[Opening Recorded data section]
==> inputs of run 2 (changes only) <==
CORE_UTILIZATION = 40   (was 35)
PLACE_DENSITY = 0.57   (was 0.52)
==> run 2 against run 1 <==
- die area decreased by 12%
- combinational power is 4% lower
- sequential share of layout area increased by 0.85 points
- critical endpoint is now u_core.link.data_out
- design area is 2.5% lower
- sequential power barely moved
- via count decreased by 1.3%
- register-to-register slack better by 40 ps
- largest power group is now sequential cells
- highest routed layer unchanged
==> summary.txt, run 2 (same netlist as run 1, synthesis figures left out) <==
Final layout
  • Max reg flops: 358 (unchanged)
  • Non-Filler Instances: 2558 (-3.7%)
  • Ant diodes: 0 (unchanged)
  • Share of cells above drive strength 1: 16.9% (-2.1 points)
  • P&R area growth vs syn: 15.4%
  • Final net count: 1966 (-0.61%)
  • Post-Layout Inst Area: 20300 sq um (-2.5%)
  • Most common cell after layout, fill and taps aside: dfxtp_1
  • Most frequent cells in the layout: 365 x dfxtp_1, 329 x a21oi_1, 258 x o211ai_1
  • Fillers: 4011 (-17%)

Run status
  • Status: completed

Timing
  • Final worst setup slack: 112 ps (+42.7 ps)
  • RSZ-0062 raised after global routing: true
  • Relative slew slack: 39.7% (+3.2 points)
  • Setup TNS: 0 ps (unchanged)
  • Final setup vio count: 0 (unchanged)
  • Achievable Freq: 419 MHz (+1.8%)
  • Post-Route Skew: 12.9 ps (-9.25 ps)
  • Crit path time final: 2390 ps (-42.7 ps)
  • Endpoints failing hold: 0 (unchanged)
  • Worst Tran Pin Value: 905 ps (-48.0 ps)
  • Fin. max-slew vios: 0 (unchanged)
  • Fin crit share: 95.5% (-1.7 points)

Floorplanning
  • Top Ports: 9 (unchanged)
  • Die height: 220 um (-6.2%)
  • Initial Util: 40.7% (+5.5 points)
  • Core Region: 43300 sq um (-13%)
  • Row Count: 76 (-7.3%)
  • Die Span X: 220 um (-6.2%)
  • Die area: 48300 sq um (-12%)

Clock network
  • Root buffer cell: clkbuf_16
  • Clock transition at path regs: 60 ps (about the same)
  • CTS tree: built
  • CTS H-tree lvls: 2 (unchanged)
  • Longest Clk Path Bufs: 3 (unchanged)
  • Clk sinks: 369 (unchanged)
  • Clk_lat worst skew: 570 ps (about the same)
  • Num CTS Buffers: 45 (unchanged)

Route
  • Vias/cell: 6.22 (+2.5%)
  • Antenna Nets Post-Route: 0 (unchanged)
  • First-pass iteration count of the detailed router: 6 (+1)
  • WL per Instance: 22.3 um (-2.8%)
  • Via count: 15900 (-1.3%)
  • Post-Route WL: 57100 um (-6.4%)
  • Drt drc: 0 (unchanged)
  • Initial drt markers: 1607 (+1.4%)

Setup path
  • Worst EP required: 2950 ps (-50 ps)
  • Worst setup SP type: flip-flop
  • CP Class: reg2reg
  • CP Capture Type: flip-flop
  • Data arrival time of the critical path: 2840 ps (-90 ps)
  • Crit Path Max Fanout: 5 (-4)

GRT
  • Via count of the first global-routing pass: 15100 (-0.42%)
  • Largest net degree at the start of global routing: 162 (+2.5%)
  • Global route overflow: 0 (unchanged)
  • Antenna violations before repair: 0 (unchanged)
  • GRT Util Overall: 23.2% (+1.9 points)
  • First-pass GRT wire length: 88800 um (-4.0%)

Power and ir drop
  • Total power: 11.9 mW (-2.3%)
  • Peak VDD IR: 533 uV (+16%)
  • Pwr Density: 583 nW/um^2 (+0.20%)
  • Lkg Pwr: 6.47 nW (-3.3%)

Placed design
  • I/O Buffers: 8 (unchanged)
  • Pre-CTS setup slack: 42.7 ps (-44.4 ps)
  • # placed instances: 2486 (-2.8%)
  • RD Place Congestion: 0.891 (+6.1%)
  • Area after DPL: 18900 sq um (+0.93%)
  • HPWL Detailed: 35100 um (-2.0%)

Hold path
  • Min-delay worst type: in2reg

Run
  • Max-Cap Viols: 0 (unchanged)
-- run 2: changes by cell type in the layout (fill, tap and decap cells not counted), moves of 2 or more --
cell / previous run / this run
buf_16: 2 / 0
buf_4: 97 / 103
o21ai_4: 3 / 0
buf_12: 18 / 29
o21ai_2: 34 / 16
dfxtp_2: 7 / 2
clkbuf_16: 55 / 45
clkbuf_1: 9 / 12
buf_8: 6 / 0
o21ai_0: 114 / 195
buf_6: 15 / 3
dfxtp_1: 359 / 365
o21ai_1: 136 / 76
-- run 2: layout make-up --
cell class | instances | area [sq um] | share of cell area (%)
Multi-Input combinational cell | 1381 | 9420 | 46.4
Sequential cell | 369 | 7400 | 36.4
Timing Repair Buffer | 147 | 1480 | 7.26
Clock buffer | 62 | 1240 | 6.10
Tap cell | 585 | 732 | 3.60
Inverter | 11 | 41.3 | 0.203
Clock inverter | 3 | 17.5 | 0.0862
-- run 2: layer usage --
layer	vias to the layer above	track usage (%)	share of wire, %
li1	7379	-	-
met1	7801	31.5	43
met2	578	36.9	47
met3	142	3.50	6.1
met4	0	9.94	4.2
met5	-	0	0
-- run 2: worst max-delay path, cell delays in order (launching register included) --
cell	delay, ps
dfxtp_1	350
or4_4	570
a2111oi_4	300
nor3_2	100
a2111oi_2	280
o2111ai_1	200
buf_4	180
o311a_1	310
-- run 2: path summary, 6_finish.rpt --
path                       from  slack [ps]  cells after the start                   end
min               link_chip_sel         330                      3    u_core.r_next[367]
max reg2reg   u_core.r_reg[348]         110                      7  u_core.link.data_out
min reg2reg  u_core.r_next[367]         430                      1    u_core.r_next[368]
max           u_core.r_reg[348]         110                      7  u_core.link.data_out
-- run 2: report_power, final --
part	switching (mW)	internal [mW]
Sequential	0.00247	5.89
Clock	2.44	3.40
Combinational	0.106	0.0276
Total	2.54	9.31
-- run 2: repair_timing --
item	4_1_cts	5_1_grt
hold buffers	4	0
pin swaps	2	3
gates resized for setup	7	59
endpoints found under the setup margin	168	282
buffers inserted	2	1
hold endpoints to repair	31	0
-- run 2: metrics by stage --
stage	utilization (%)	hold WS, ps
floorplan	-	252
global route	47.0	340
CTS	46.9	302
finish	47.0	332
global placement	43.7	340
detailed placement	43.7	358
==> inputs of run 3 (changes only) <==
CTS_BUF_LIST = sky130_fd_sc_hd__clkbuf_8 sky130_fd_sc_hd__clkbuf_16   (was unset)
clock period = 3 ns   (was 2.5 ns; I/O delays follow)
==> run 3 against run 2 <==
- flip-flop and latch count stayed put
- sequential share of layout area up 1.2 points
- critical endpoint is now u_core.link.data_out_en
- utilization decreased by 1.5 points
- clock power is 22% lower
==> src/hw/pgs_top.sv <==
// Purpose: start-up gating from a power-good pin for a clock generator
// Assumes: pin and supply flags synchronous-ish; pin passes a synchroniser anyway
// Notes: pin function is chosen by the function select input
`timescale 1ns/1ps
module pgs_top #(
    parameter int SEL_W = pgs_pkg::SEL_W,
    parameter int SUPPLY_N = pgs_pkg::SUPPLY_N,
    parameter int CFG_W = 16
) (
    input wire logic clk,
    input wire logic rst_b,
    input wire logic power_ok_pin,
    input wire logic [1:0] pin_function,
    input wire logic [SUPPLY_N-1:0] supply_valid,
    input wire logic [SEL_W-1:0] cfg_select,
    input wire logic cfg_wr_en,
    input wire logic [SEL_W-1:0] cfg_wr_addr,
    input wire logic [CFG_W-1:0] cfg_wr_data,
    output logic supply_ok_indication,
    output logic clocks_enable,
    output logic analog_pll_enable,
    output logic low_power_active,
    output logic core_reset_b,
    output logic cfg_load_pulse,
    output logic cfg_restore_pulse,
    output logic [CFG_W-1:0] active_cfg
);
    logic pin_sync;
    logic pin_prev_q;
    logic pin_prev_d;
    logic pin_rise;
    logic all_supplies;
    logic sleep_mode;
    logic reboot_mode;
    logic [CFG_W-1:0] mem_rd;

    pgs_sync #(
        .RESET_VAL(1'b0)
    ) u_sync (
        .clk(clk),
        .rst_b(rst_b),
        .async_in(power_ok_pin),
        .sync_out(pin_sync)
    );

    pgs_cfg_mem #(
        .SEL_W(SEL_W),
        .DATA_W(CFG_W)
    ) u_mem (
        .clk(clk),
        .wr_en(cfg_wr_en),
        .wr_addr(cfg_wr_addr),
        .wr_data(cfg_wr_data),
        .rd_addr(cfg_select),
        .rd_data(mem_rd)
    );

    // only one of the two functions may be live
    assign sleep_mode = (pin_function == pgs_pkg::FUNC_SLEEP);
    assign reboot_mode = (pin_function == pgs_pkg::FUNC_REBOOT);
    assign all_supplies = &supply_valid;

    // edge seen once per synchronised rising level change
    assign pin_rise = pin_sync & ~pin_prev_q;

    pgs_pkg::pgs_state_t state_q;
    pgs_pkg::pgs_state_t state_d;
    logic loaded_q;
    logic loaded_d;

    logic [CFG_W-1:0] cfg_q;
    logic [CFG_W-1:0] cfg_d;

    logic ok_q;
    logic ok_d;
    logic clk_en_q;
    logic clk_en_d;
    logic pll_q;
    logic pll_d;
    logic lp_q;
    logic lp_d;
    logic crst_q;
    logic crst_d;
    logic load_q;
    logic load_d;
    logic rest_q;
    logic rest_d;

    logic gated_mode;
    logic start_ok;
    logic wake_ok;

    // pin function live at all
    assign gated_mode = sleep_mode | reboot_mode;

    // level start needs the pin and every rail
    assign start_ok = pin_sync & all_supplies;

    // waking from sleep or restart needs a fresh rise
    assign wake_ok = pin_rise & all_supplies;

    // edge detector history, cleared to the synchroniser idle level
    always_comb begin
        pin_prev_d = pin_sync;
        if (!rst_b) begin
            pin_prev_d = 1'b0;
        end
    end

    always_ff @(posedge clk) begin
        pin_prev_q <= pin_prev_d;
    end

    // sequencing state and the loaded flag
    always_comb begin
        state_d = state_q;
        loaded_d = loaded_q;
        case (state_q)
            pgs_pkg::PGS_WAIT: begin
                if (!gated_mode) begin
                    if (all_supplies) begin
                        state_d = pgs_pkg::PGS_LOAD;
                    end
                end else if (start_ok) begin
                    if (sleep_mode && loaded_q) begin
                        state_d = pgs_pkg::PGS_RESTORE;
                    end else begin
                        state_d = pgs_pkg::PGS_LOAD;
                    end
                end
            end

            pgs_pkg::PGS_LOAD: begin
                loaded_d = 1'b1;
                state_d = pgs_pkg::PGS_RUN;
            end

            pgs_pkg::PGS_RESTORE: begin
                state_d = pgs_pkg::PGS_RUN;
            end

            pgs_pkg::PGS_RUN: begin
                if (sleep_mode && !pin_sync) begin
                    state_d = pgs_pkg::PGS_SLEEP;
                end else if (reboot_mode && !pin_sync) begin
                    state_d = pgs_pkg::PGS_RESET;
                end else if (!all_supplies) begin
                    // a lost rail stops clocks in every mode
                    state_d = pgs_pkg::PGS_WAIT;
                end
            end

            pgs_pkg::PGS_SLEEP: begin
                if (!sleep_mode) begin
                    state_d = pgs_pkg::PGS_WAIT;
                end else if (wake_ok) begin
                    state_d = pgs_pkg::PGS_RUN;
                end
            end

            pgs_pkg::PGS_RESET: begin
                loaded_d = 1'b0;
                if (wake_ok) begin
                    state_d = pgs_pkg::PGS_LOAD;
                end
            end

            default: begin
                state_d = pgs_pkg::PGS_WAIT;
            end
        endcase
        if (!rst_b) begin
            state_d = pgs_pkg::PGS_WAIT;
            loaded_d = 1'b0;
        end
    end

    always_ff @(posedge clk) begin
        state_q <= state_d;
        loaded_q <= loaded_d;
    end

    // active configuration word, untouched by sleep and restore
    always_comb begin
        cfg_d = cfg_q;
        if (state_q == pgs_pkg::PGS_LOAD) begin
            // read register already holds the selected word
            cfg_d = mem_rd;
        end
        if (!rst_b) begin
            cfg_d = '0;
        end
    end

    always_ff @(posedge clk) begin
        cfg_q <= cfg_d;
    end

    // registered enables and pulses
    always_comb begin
        ok_d = 1'b0;
        clk_en_d = 1'b0;
        pll_d = 1'b0;
        lp_d = 1'b0;
        crst_d = 1'b1;
        load_d = 1'b0;
        rest_d = 1'b0;
        case (state_q)
            pgs_pkg::PGS_LOAD: begin
                load_d = 1'b1;
            end

            pgs_pkg::PGS_RESTORE: begin
                rest_d = 1'b1;
            end

            pgs_pkg::PGS_RUN: begin
                ok_d = 1'b1;
                clk_en_d = 1'b1;
                pll_d = 1'b1;
            end

            pgs_pkg::PGS_SLEEP: begin
                lp_d = 1'b1;
                if (sleep_mode && wake_ok) begin
                    lp_d = 1'b0;
                    rest_d = 1'b1;
                end
            end

            pgs_pkg::PGS_RESET: begin
                crst_d = 1'b0;
                if (wake_ok) begin
                    crst_d = 1'b1;
                end
            end

            default: begin
                ok_d = 1'b0;
                clk_en_d = 1'b0;
                pll_d = 1'b0;
            end
        endcase
        if (!rst_b) begin
            ok_d = 1'b0;
            clk_en_d = 1'b0;
            pll_d = 1'b0;
            lp_d = 1'b0;
            crst_d = 1'b0;
            load_d = 1'b0;
            rest_d = 1'b0;
        end
    end

    always_ff @(posedge clk) begin
        ok_q <= ok_d;
        clk_en_q <= clk_en_d;
        pll_q <= pll_d;
        lp_q <= lp_d;
        crst_q <= crst_d;
        load_q <= load_d;
        rest_q <= rest_d;
    end

    // every output straight from its flip-flop
    assign supply_ok_indication = ok_q;
    assign clocks_enable = clk_en_q;
    assign analog_pll_enable = pll_q;
    assign low_power_active = lp_q;
    assign core_reset_b = crst_q;
    assign cfg_load_pulse = load_q;
    assign cfg_restore_pulse = rest_q;
    assign active_cfg = cfg_q;
endmodule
[Closing Recorded data section]
Starting at the line above that holds "endpoints found under" and ending at the line that holds "- utilization decreased by 1.5 points", transcribe each line exactly and include no other lines.

endpoints found under the setup margin	168	282
buffers inserted	2	1
hold endpoints to repair	31	0
-- run 2: metrics by stage --
stage	utilization (%)	hold WS, ps
floorplan	-	252
global route	47.0	340
CTS	46.9	302
finish	47.0	332
global placement	43.7	340
detailed placement	43.7	358
==> inputs of run 3 (changes only) <==
CTS_BUF_LIST = sky130_fd_sc_hd__clkbuf_8 sky130_fd_sc_hd__clkbuf_16   (was unset)
clock period = 3 ns   (was 2.5 ns; I/O delays follow)
==> run 3 against run 2 <==
- flip-flop and latch count stayed put
- sequential share of layout area up 1.2 points
- critical endpoint is now u_core.link.data_out_en
- utilization decreased by 1.5 points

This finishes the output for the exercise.